Freud: Su novio, entonces, está sentado sobre una piedra, para
morir. Usted relee en el presente los deseos de muerte en esa situación.
Pienso a veces que el que debe morir es él o yo.
21.04.21
Sueño:
Amigos de Adolfo y Walter estaban presentes, pero ellos eran un
poco más jóvenes. Nadaban hacia lo ancho del lago y el sol brillaba.

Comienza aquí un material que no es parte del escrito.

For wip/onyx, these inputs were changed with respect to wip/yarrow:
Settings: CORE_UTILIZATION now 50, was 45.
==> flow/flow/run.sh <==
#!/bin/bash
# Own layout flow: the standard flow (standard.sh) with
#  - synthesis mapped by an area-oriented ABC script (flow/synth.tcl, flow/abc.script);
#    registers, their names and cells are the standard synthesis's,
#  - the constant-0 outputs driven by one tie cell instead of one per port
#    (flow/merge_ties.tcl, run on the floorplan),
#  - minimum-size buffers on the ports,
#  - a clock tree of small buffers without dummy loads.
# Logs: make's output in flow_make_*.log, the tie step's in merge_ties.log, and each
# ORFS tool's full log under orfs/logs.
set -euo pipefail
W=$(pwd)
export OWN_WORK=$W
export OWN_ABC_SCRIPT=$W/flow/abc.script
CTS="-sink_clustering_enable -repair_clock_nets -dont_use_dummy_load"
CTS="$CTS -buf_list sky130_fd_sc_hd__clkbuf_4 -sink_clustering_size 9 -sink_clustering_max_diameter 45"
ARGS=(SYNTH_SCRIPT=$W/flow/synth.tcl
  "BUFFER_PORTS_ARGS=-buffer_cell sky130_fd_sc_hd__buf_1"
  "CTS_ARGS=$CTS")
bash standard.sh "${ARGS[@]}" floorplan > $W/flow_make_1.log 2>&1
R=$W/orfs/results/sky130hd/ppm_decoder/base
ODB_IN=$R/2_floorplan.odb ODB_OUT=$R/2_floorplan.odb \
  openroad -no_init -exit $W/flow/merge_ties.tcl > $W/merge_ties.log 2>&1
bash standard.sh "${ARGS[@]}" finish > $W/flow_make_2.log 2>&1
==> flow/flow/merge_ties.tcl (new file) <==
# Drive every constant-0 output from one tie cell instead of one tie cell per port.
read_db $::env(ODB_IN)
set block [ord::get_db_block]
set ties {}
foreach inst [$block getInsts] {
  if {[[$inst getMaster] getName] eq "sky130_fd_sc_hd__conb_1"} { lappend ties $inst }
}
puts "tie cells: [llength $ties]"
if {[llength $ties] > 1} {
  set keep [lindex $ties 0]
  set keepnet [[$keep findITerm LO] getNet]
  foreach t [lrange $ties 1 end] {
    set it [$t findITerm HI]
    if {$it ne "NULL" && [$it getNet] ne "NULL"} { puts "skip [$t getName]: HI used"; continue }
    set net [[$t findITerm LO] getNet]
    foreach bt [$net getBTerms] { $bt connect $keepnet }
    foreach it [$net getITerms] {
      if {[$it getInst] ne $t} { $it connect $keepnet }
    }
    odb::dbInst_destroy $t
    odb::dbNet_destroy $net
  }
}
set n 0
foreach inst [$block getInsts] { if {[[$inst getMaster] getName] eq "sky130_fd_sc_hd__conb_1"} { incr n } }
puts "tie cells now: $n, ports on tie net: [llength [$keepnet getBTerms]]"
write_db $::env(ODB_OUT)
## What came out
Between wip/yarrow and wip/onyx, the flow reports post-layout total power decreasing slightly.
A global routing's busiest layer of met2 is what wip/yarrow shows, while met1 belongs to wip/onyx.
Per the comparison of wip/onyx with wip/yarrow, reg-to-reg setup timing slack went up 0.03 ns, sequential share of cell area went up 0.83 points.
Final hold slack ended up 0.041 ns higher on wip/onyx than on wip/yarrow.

Oech estaba allá, era muy pequeño; yo lo ayudaba a atravesar la pared,
no podía hacer todo solo, y del otro lado, en el jardín, se tiraba de re-
pente sobre mí y me abrazaba. Me sorprendía que un chiquito como él
hiciera una cosa semejante, y esto no me gustaba porque había gente
que nos miraba. Después, tuve un pequeño cofre muy lindo. Dije: la
tapa tiene el aspecto de un tablero, pero cuando se lo abre no lo parece
para nada. Guardaba allí los objetos más queridos; por ejemplo, una
pequeña estatuilla de novios con muchos figurines recortados en el
papel. Me gustaría darle algunas a Margrit, pero eso me angustia.
Freud: Sus muchos amigos…
Ellos eran muy chiquitos, casi como niños. Oesch era particular-
mente chico. Yo lo ayudaba a saltar el muro, es decir, que lo seducía.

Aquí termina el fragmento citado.